More than $29 billion of that was in gold on parts such as circuit boards in phones and computers. “In electronic waste there’s a lot of gold,” Associate Professor Reith said. “We need a technique without impact to health or community or environment to [recover] the noble metals that are in everyone’s smart phone or computer. “Currently that’s done mostly outside of the first world, with techniques that are not quite as sustainable as they should be.”

Pilot program to recover gold from e-waste

Associate Professor Reith and his team of researchers have joined with New Zealand start-up Mint Innovation to find a solution.
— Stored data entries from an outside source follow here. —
**config.mk**
```make
export PLATFORM = sky130hd
export DESIGN_NAME = ttxw_timing
export DESIGN_NICKNAME = d
export VERILOG_FILES = /design/src/ttxw_timing.v /design/src/ttxw_sync3.v /design/src/ttxw_buf2.v
export VERILOG_INCLUDE_DIRS = /design/src
export SDC_FILE = /design/constraint.sdc
export NUM_CORES = 1
export LEC_CHECK = 0
export ABC_AREA = 1
export BUFFER_PORTS_ARGS = -buffer_cell sky130_fd_sc_hd__buf_2
export CORE_MARGIN = 3
export CORE_UTILIZATION = 37
export CTS_BUF_LIST = sky130_fd_sc_hd__clkbuf_8
export CTS_CLUSTER_DIAMETER = 200
export DETAILED_ROUTE_END_ITERATION = 16
export PLACE_DENSITY = 0.54
export SYNTH_ARGS = -nofsm -noshare
export SYNTH_HDL_FRONTEND = slang
export SYNTH_SLANG_ARGS = --single-unit
```
**constraint.sdc**
```tcl
create_clock -name clk_sys -period 2.6 [get_ports clk_sys]
set_input_delay 0.39 -clock clk_sys [delete_from_list [all_inputs] [get_ports clk_sys]]
set_output_delay 0.39 -clock clk_sys [all_outputs]
set_load 0.02 [all_outputs]
```
**src/ttxw_consts.vh**
```
// Constants for the teletext line window timing block
//
// Contract
// - Odd field requests start at start plus 4/1
// - Odd field requests end at end plus 3/0
// - Even field requests start at start plus 4/1
// - Even field requests end at end plus 3/0
// - First active row, plus 4/1, bit 4 top
// - Last active row, plus 3/0, bit 6 top
// - Row value zero sits on field sync
// - Standard bit picks NABTS or world teletext at 60 Hz; 50 Hz is European
// - Cleared protocol bit: one bit per rising edge
// - Set protocol bit: request high across each line's bits
// - Sixteen-bit mask disables rows 5 to 20
// - Mask acts only inside request windows
// - Request drives pin only while clock enable low
`ifndef TTXW_CONSTS_VH
`define TTXW_CONSTS_VH

// Register subaddresses
`define TTXW_A_ODD_FIRST 8'h76
`define TTXW_A_ODD_LAST  8'h77
`define TTXW_A_EVN_FIRST 8'h78
`define TTXW_A_EVN_LAST  8'h79
`define TTXW_A_FIRST_ACT 8'h7A
`define TTXW_A_LAST_ACT  8'h7B
`define TTXW_A_MODE      8'h7C
`define TTXW_A_STATUS    8'h7D
`define TTXW_A_MASK_LO   8'h7E
`define TTXW_A_MASK_HI   8'h7F

// Mode register field positions
`define TTXW_B_STD       7
`define TTXW_B_LAST_ACT8 6
`define TTXW_B_PROTO     5
`define TTXW_B_FIRST_ACT8 4
`define TTXW_B_EVN_LAST8 3
`define TTXW_B_ODD_LAST8 2
`define TTXW_B_EVN_FIRST8 1
`define TTXW_B_ODD_FIRST8 0

// Reset values, PAL strap then NTSC strap
`define TTXW_R_ODD_FIRST_PAL  8'h05
`define TTXW_R_ODD_FIRST_NTSC 8'h06
`define TTXW_R_LAST_PAL       8'h16
`define TTXW_R_LAST_NTSC      8'h10
`define TTXW_R_EVN_FIRST_PAL  8'h04
`define TTXW_R_EVN_FIRST_NTSC 8'h05
`define TTXW_R_ZERO           8'h00

// Row offsets for start and end values
`define TTXW_ADD_START_525 9'h004
`define TTXW_ADD_START_625 9'h001
`define TTXW_ADD_END_525   9'h003
`define TTXW_ADD_END_625   9'h000
// Mask covers rows 5 to 20 in 625 counting
`define TTXW_MASK_FIRST    9'h005
`define TTXW_MASK_LAST     9'h014

// Timing counts; latency covers pin flop plus sync and agreement stages
`define TTXW_SYNC_LAT      5'h05
`define TTXW_DELAY_MIN     4'h2

// Standard codes on the standard output
`define TTXW_STD_EURO  2'h0
`define TTXW_STD_NABTS 2'h1
`define TTXW_STD_WST60 2'h2

`endif

```
**src/ttxw_timing.v**
```verilog
// Teletext request line windows, active rows and bit capture
`include "ttxw_consts.vh"
`timescale 1ns/1ps
`default_nettype none
module ttxw_timing #(
	parameter BITS_EURO  = 360,
	parameter BITS_NABTS = 288,
	parameter BITS_WST60 = 296,
	parameter BIT_PERIOD = 4
) (
	input  wire       clk_sys,
	input  wire       rst_b,
	input  wire       strap_ntsc,
	input  wire [7:0] reg_addr,
	input  wire [7:0] reg_wdata,
	input  wire       reg_wr,
	input  wire       reg_rd,
	output reg  [7:0] reg_rdata,
	input  wire       field_sync,
	input  wire       field_odd,
	input  wire       line_start,
	input  wire       field_rate_select,
	input  wire       second_clock_output_enable,
	input  wire [3:0] request_to_data_delay,
	input  wire       teletext_data_input,
	output reg        shared_request_clock_pin,
	output reg        shared_request_clock_pin_oe,
	output reg        active_row,
	output reg  [1:0] teletext_standard,
	output wire       bit_data,
	output wire       bit_valid,
	input  wire       bit_ready
);
	// Register file
	reg [7:0] odd_request_first_row;
	reg [7:0] odd_request_last_row;
	reg [7:0] even_request_first_row;
	reg [7:0] even_request_last_row;
	reg [7:0] first_active_row;
	reg [7:0] last_active_row;
	reg [7:0] mode;
	reg [15:0] row_mask;

	// Line and request state
	reg [8:0]  row;
	reg        in_window;
	reg        row_enabled;
	reg        teletext_bit_request;
	reg [8:0]  bits_left;
	reg [7:0]  period_cnt;
	reg [20:0] cap_pipe;
	reg        strap_q;
	reg        first_cycle;

	wire       data_sync;
	wire       fill_ready;
	wire       is_525;
	wire       proto_window;
	wire [8:0] add_s;
	wire [8:0] add_e;
	wire [8:0] odd_s;
	wire [8:0] odd_e;
	wire [8:0] evn_s;
	wire [8:0] evn_e;
	wire [8:0] act_s;
	wire [8:0] act_e;
	wire [8:0] pal_row;
	wire [4:0] tap;
	wire       capture;
	wire       pending;
	wire       issue;
	reg  [8:0] line_bits;

	// Window test used for both fields and the active rows
	function in_range;
		input [8:0] r;
		input [8:0] lo;
		input [8:0] hi;
		begin
			in_range = (r >= lo) && (r <= hi);
		end
	endfunction

	ttxw_sync3 u_sync (
		.clk_sys (clk_sys),
		.rst_b   (rst_b),
		.pin_in  (teletext_data_input),
		.level   (data_sync)
	);

	ttxw_buf2 #(.W(1)) u_buf (
		.clk_sys   (clk_sys),
		.rst_b     (rst_b),
		.in_data   (data_sync),
		.in_valid  (capture),
		.in_ready  (fill_ready),
		.out_data  (bit_data),
		.out_valid (bit_valid),
		.out_ready (bit_ready)
	);

	assign is_525       = field_rate_select;
	assign proto_window = mode[`TTXW_B_PROTO];
	assign add_s = is_525 ? `TTXW_ADD_START_525 : `TTXW_ADD_START_625;
	assign add_e = is_525 ? `TTXW_ADD_END_525 : `TTXW_ADD_END_625;

	// Nine-bit row targets, top bits from the mode register
	assign odd_s = {mode[`TTXW_B_ODD_FIRST8], odd_request_first_row} + add_s;
	assign odd_e = {mode[`TTXW_B_ODD_LAST8], odd_request_last_row} + add_e;
	assign evn_s = {mode[`TTXW_B_EVN_FIRST8], even_request_first_row} + add_s;
	assign evn_e = {mode[`TTXW_B_EVN_LAST8], even_request_last_row} + add_e;
	assign act_s = {mode[`TTXW_B_FIRST_ACT8], first_active_row} + add_s;
	assign act_e = {mode[`TTXW_B_LAST_ACT8], last_active_row} + add_e;

	// Mask rows are in 625 counting; 525 rows sit three later
	assign pal_row = row - (add_s - `TTXW_ADD_START_625);

	// Strap is a pin; reaches defaults through a plain register
	always @(posedge clk_sys) begin
		strap_q <= strap_ntsc;
	end

	// Host register writes; strap picks the reset defaults
	always @(posedge clk_sys) begin
		if (!rst_b) begin
			first_cycle <= 1'b1;
			odd_request_first_row  <= `TTXW_R_ODD_FIRST_PAL;
			odd_request_last_row   <= `TTXW_R_LAST_PAL;
			even_request_first_row <= `TTXW_R_EVN_FIRST_PAL;
			even_request_last_row  <= `TTXW_R_LAST_PAL;
			first_active_row <= `TTXW_R_ZERO;
			last_active_row  <= `TTXW_R_ZERO;
			mode             <= `TTXW_R_ZERO;
			row_mask         <= {`TTXW_R_ZERO, `TTXW_R_ZERO};
		end else if (first_cycle) begin
			// First edge after release applies the strap
			first_cycle <= 1'b0;
			if (strap_q) begin
				odd_request_first_row  <= `TTXW_R_ODD_FIRST_NTSC;
				odd_request_last_row   <= `TTXW_R_LAST_NTSC;
				even_request_first_row <= `TTXW_R_EVN_FIRST_NTSC;
				even_request_last_row  <= `TTXW_R_LAST_NTSC;
			end
		end else if (reg_wr) begin
			case (reg_addr)
				`TTXW_A_ODD_FIRST: odd_request_first_row  <= reg_wdata;
				`TTXW_A_ODD_LAST:  odd_request_last_row   <= reg_wdata;
				`TTXW_A_EVN_FIRST: even_request_first_row <= reg_wdata;
				`TTXW_A_EVN_LAST:  even_request_last_row  <= reg_wdata;
				`TTXW_A_FIRST_ACT: first_active_row <= reg_wdata;
				`TTXW_A_LAST_ACT:  last_active_row  <= reg_wdata;
				`TTXW_A_MODE:      mode <= reg_wdata;
				`TTXW_A_MASK_LO:   row_mask[7:0]  <= reg_wdata;
				`TTXW_A_MASK_HI:   row_mask[15:8] <= reg_wdata;
				default: ;
			endcase
		end
	end

	// Read data; unmapped subaddresses read zero
	always @(posedge clk_sys) begin
		if (!rst_b) begin
			reg_rdata <= 8'h00;
		end else if (reg_rd) begin
			case (reg_addr)
				`TTXW_A_ODD_FIRST: reg_rdata <= odd_request_first_row;
				`TTXW_A_ODD_LAST:  reg_rdata <= odd_request_last_row;
				`TTXW_A_EVN_FIRST: reg_rdata <= even_request_first_row;
				`TTXW_A_EVN_LAST:  reg_rdata <= even_request_last_row;
				`TTXW_A_FIRST_ACT: reg_rdata <= first_active_row;
				`TTXW_A_LAST_ACT:  reg_rdata <= last_active_row;
				`TTXW_A_MODE:      reg_rdata <= mode;
				`TTXW_A_STATUS:    reg_rdata <= {field_odd, in_window, active_row,
					teletext_bit_request, bit_valid, 3'h0};
				`TTXW_A_MASK_LO:   reg_rdata <= row_mask[7:0];
				`TTXW_A_MASK_HI:   reg_rdata <= row_mask[15:8];
				default:           reg_rdata <= 8'h00;
			endcase
		end
	end

	// Row counter; field sync loads add_s, so register value zero lands on that row
	always @(posedge clk_sys) begin
		if (!rst_b) begin
			row <= 9'h000;
		end else if (field_sync) begin
			row <= add_s;
		end else if (line_start) begin
			row <= row + 9'h001;
		end
	end

	// Request window for the current field and active rows
	always @(posedge clk_sys) begin
		if (!rst_b) begin
			in_window  <= 1'b0;
			active_row <= 1'b0;
		end else begin
			in_window  <= field_odd ? in_range(row, odd_s, odd_e)
				: in_range(row, evn_s, evn_e);
			active_row <= in_range(row, act_s, act_e);
		end
	end

	// Mask only trims rows already inside the window
	always @(posedge clk_sys) begin
		if (!rst_b) begin
			row_enabled <= 1'b0;
		end else if (in_range(pal_row, `TTXW_MASK_FIRST, `TTXW_MASK_LAST)) begin
			row_enabled <= in_window && !row_mask[pal_row[3:0] - 4'h5];
		end else begin
			row_enabled <= in_window;
		end
	end

	// Standard and bits per line follow the field rate, and the standard bit at 60 Hz
	always @* begin
		if (mode[`TTXW_B_STD] && is_525) begin
			line_bits = BITS_WST60[8:0];
		end else if (is_525) begin
			line_bits = BITS_NABTS[8:0];
		end else begin
			line_bits = BITS_EURO[8:0];
		end
	end

	always @(posedge clk_sys) begin
		if (!rst_b) begin
			teletext_standard <= `TTXW_STD_EURO;
		end else if (!is_525) begin
			teletext_standard <= `TTXW_STD_EURO;
		end else begin
			teletext_standard <= mode[`TTXW_B_STD] ? `TTXW_STD_WST60 : `TTXW_STD_NABTS;
		end
	end

	// Capture tap: source delay, floored at minimum, plus pin flop and sync stages
	// Sampling any earlier would catch the source's stale level
	assign tap     = ((request_to_data_delay < `TTXW_DELAY_MIN) ? {1'b0, `TTXW_DELAY_MIN}
		: {1'b0, request_to_data_delay}) + `TTXW_SYNC_LAT;
	assign capture = cap_pipe[tap];
	assign pending = |cap_pipe;
	// Next bit waits for earlier capture and buffer room, so no bit drops
	assign issue   = (bits_left != 9'h000) && (period_cnt == 8'h00) &&
		!pending && fill_ready;

	// Bit issue sequencer, started at each enabled row
	always @(posedge clk_sys) begin
		if (!rst_b) begin
			bits_left  <= 9'h000;
			period_cnt <= 8'h00;
			cap_pipe   <= 21'h000000;
			teletext_bit_request <= 1'b0;
		end else begin
			cap_pipe <= {cap_pipe[19:0], issue};
			if (line_start) begin
				bits_left  <= row_enabled ? line_bits : 9'h000;
				period_cnt <= 8'h00;
				teletext_bit_request <= 1'b0;
			end else if (issue) begin
				bits_left  <= bits_left - 9'h001;
				period_cnt <= BIT_PERIOD[7:0] - 8'h01;
				teletext_bit_request <= 1'b1;
			end else begin
				if (period_cnt != 8'h00) begin
					period_cnt <= period_cnt - 8'h01;
				end
				// One edge per bit, or held high across the line's bits
				if (!proto_window) begin
					teletext_bit_request <= 1'b0;
				end else if (bits_left == 9'h000 && !pending) begin
					teletext_bit_request <= 1'b0;
				end
			end
		end
	end

	// Pin carries the request only while the second clock is off
	always @(posedge clk_sys) begin
		if (!rst_b) begin
			shared_request_clock_pin    <= 1'b0;
			shared_request_clock_pin_oe <= 1'b0;
		end else begin
			shared_request_clock_pin    <= teletext_bit_request &&
				!second_clock_output_enable;
			shared_request_clock_pin_oe <= !second_clock_output_enable;
		end
	end
endmodule // ttxw_timing
`default_nettype wire

```
**src/ttxw_sync3.v**
```verilog
// Three-stage input synchroniser with agreement filter
`timescale 1ns/1ps
`default_nettype none
module ttxw_sync3 (
	input  wire clk_sys,
	input  wire rst_b,
	input  wire pin_in,
	output reg  level
);
	reg s1;
	reg s2;
	reg s3;

	// Stage one feeds only stage two
	always @(posedge clk_sys) begin
		s1 <= pin_in;
		s2 <= s1;
		s3 <= s2;
	end

	// Change counts once stages two and three agree
	always @(posedge clk_sys) begin
		if (!rst_b) begin
			level <= 1'b0;
		end else if (s2 == s3) begin
			level <= s3;
		end
	end
endmodule // ttxw_sync3
`default_nettype wire

```
**src/ttxw_buf2.v**
```verilog
// Two-entry buffer with valid and ready on both sides
`timescale 1ns/1ps
`default_nettype none
module ttxw_buf2 #(
	parameter W = 1
) (
	input  wire         clk_sys,
	input  wire         rst_b,
	input  wire [W-1:0] in_data,
	input  wire         in_valid,
	output wire         in_ready,
	output reg  [W-1:0] out_data,
	output reg          out_valid,
	input  wire         out_ready
);
	reg [W-1:0] spare;
	reg         spare_valid;

	// Spare entry absorbs one word while the drain stalls
	assign in_ready = !spare_valid;

	always @(posedge clk_sys) begin
		if (!rst_b) begin
			out_valid   <= 1'b0;
			spare_valid <= 1'b0;
			out_data    <= {W{1'b0}};
			spare       <= {W{1'b0}};
		end else begin
			if (!out_valid || out_ready) begin
				if (spare_valid) begin
					out_data    <= spare;
					out_valid   <= 1'b1;
					spare_valid <= in_valid;
					spare       <= in_data;
				end else begin
					out_data  <= in_data;
					out_valid <= in_valid;
				end
			end else if (in_valid && !spare_valid) begin
				spare       <= in_data;
				spare_valid <= 1'b1;
			end
		end
	end
endmodule // ttxw_buf2
`default_nettype wire

```
==> results.md <==
* Status: finished, final reports clean
* Number of synthesized flops with an enable pin at 0
* Via count at 8,388
* Antenna violations before repair at 0
* Start point of the worst hold path: strap_ntsc
* Pin count of the biggest net entering global routing at 66
* Worst slack on hold paths at ~35 ps
* Average routed wire per standard cell at 16.1 um
* DRC violation count after routing at 0
* Utilization of the core after routing at 45.6%
* Max Root-Sink Buffers at 2
* Power per cell area at just under 600 mW/mm2
* Library cells used by synthesis at 48
* Setup Crit Path Kind: register to register
* Height of the chip at 161 um
* Post-synthesis register bit count at 145
* Clock root buffer master: sky130_fd_sc_hd__clkbuf_8
* Final antenna-violating net count at 0
* Period Utilization, post-route at 98.1%
* Antenna diode count at 0
* Number of cells traversed by the worst hold path at 1
* Transition time at the pin with the least slew margin at 743 ps
* Net switching power at 2190 uW
* Number of input and output port buffers inserted at 46
* Relative slew slack at 50.5%
* Area added between synthesis and finish at 18.9%
* Global-route congestion overflow total at 0
* Fmax achieved at 392 MHz
* Share of the synthesized area in the top cell type at 32.9%
* Overall die area at 0.0258 mm2
* Fraction of final layout cells sized beyond drive strength 1 at 17.3%
* Required time of the critical path at 2960 ps
* Core area at 0.0231 mm2
* Post-synthesis cell type with the largest combined area: sky130_fd_sc_hd__dfxtp_1
* Final layout net count at around 1,500
* CTS tree: yes
* Overall global routing resource usage at 20.6%
* Number of core rows at 55
* Vias per Instance at about 5.0
* Seq. cell area at 0.00291 mm2
* Kind of path behind the tightest hold check: input pin to register
* Sequential element share of the synthesized area at roughly 33%
* Number of search-and-repair iterations in the first detailed-routing pass at 5
* Switching portion of total power at between 30% and 40%
* Maximum fanout count along the critical path at 3
* Maxcap violations at 0
* Violation count after the first detailed-route iteration at 494
* Worst EP arrival at about 2900 ps
* Synth Instances at about 1,200
* Sequential share of power at about two fifths
* Proportion of power drawn by the clock network at 31.5%
* Largest cells by area after synthesis: sky130_fd_sc_hd__dfxtp_1 (33%), sky130_fd_sc_hd__ha_1 (11%), sky130_fd_sc_hd__nand2_1 (10%)
* Clock skew after layout at 16.7 ps
* Detailed-route wire length at 26,800 um
* Logic gate share of total power at 28.5%
* Clock sinks at about 150
* Total power of the final layout at 6210 uW
* Unrepaired setup endpoints after global routing: yes
* FFs w/ async S/R, synth at 0%
* Max IR drop VDD at 0.330 mV
* YS warnings at 0
* Kind of start point of the critical path: register
* Gpl congestion at 0.887
* Endpoint, Worst Hold: strap_q
* Worst-case register-to-register setup slack at between 50 and 60 ps
* Number of cells on the worst reg-to-reg path at 14
* Critical register-to-register path endpoint: active_row
* Clock slew at the register clock pins of the worst setup and hold paths at 90 ps
* Most used DFF post-synth: sky130_fd_sc_hd__dfxtp_1
* Number of pins exceeding their max-slew limit in the final report at 0
* Endpoint class of the critical path: register
* Top-Level Pins at 47
* Area of the multi-input gates at 0.00531 mm2
* Vias in the first global route at 7,693
* Filler instances at 2,411
* Initial core utilization at 38.3%
* Clock Latency Late Sink at 460 ps
* Wire length of the first global-routing pass at 41,600 um
* Average cell area after synthesis at around 7 um2
* Number of nets produced by synthesis at 1,344
* Start of the worst register-to-register path: last_active_row[0]
* Die width at 161 um
* Post-synthesis cell area at 0.00883 mm2
* Internal power at 4020 uW
* TritonCTS Buffers at 17
* Final number of setup-violating endpoints at 0
* Maximum level of the CTS H-tree at 4
* Post-layout min period at 2550 ps
* Leakage power summed over all cells at 0.00458 uW
* Placed wire-length estimate at around 20,000 um
* Number of hold violations in the final report at 0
Mint Innovation is running a pilot program, with plans to have a commercial rollout of its e-waste gold recovery technique by 2019. Australia is in its sights. “We’re working with electronic waste as a feedstock, and are piloting a process that uses microbes as a method of purifying precious metals from the mix of other metals that old circuit boards contain,” chief strategy officer Dr Ollie Crush said. The researchers examined gold grains from West Coast Creek, a minor tributary of the Mary River at Kilkivan, along with other locations around Australia and the world. They found the gold “recycling” process could take between 17 and 58 years. Associate Professor Reith said in geological terms that was the blink of an eye. “It’s enormously fast. We just need to speed those processes up by 10, 20, 30, to have something suitable for industrial application.”

A ‘ground-breaking’ study

Kilkivan landowner John Parsons, a former mine manager who took over the disused mine site in the 1990s, is now a co-author of two research papers based on bacteria found in his soil. He explained the bacteria worked to filter out other minerals such as silver and copper to “build these little nuggets, grain by grain, layer by layer by layer”. Last year he worked with Associate Professor Reith, as well as the University of Adelaide’s Jeremiah Shuster, Swedish researcher Geert Cornelis, and University of Queensland scientist Gordon Southam, to unearth how long the bacterial refining process took, and published in the journal Chemical Geology.
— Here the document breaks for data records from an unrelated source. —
===== config.mk =====
export PLATFORM = sky130hd
export DESIGN_NAME = code_address
export DESIGN_NICKNAME = d
export VERILOG_FILES = /design/src/hw/code_address_pkg.sv /design/src/hw/code_address.sv
export SDC_FILE = /design/constraint.sdc
export NUM_CORES = 1
export LEC_CHECK = 0
export BUFFER_PORTS_ARGS = -buffer_cell sky130_fd_sc_hd__buf_2
export CORE_MARGIN = 10
export CORE_UTILIZATION = 45
export DETAILED_ROUTE_END_ITERATION = 8
export MAX_ROUTING_LAYER = met4
export PLACE_DENSITY = 0.74
export SLEW_MARGIN = 10
export SYNTH_ARGS = -nofsm -noshare
export SYNTH_HDL_FRONTEND = slang
export SYNTH_SLANG_ARGS = --single-unit

===== constraint.sdc =====
create_clock -name aclk -period 2.5 [get_ports aclk]
set_clock_uncertainty 0.2 [all_clocks]
set_input_delay 0 -clock aclk [delete_from_list [all_inputs] [get_ports aclk]]
set_output_delay 0 -clock aclk [all_outputs]
set_load 0.005 [all_outputs]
Associate Professor Reith described it as “a ground-breaking study”. “For the first time, we actually have an estimation of how fast these things can happen in the natural environment,” he said. “We know it for a lot of other elements, but we had very little knowledge about gold until we put our work together with [other research].”

The bigger picture

Associate Professor Reith said the bacteria not only had the power to change recycling practices, but to turn gold mine tailings dams from a liability into an asset. “In a lot of mines there’s tailing materials and waste materials, and gold is lost there,” he said. “With current technology, we can’t recover it. If you can make a recoverable resource from those parts, then you’re adding to the bottom line of any mine. “The bankers and the shareholders are all looking at the environment side of things … an environmental benefit is an economic benefit.”He wants to get large-scale industry, including mining companies, to take notice of what those tiny bacteria are capable of.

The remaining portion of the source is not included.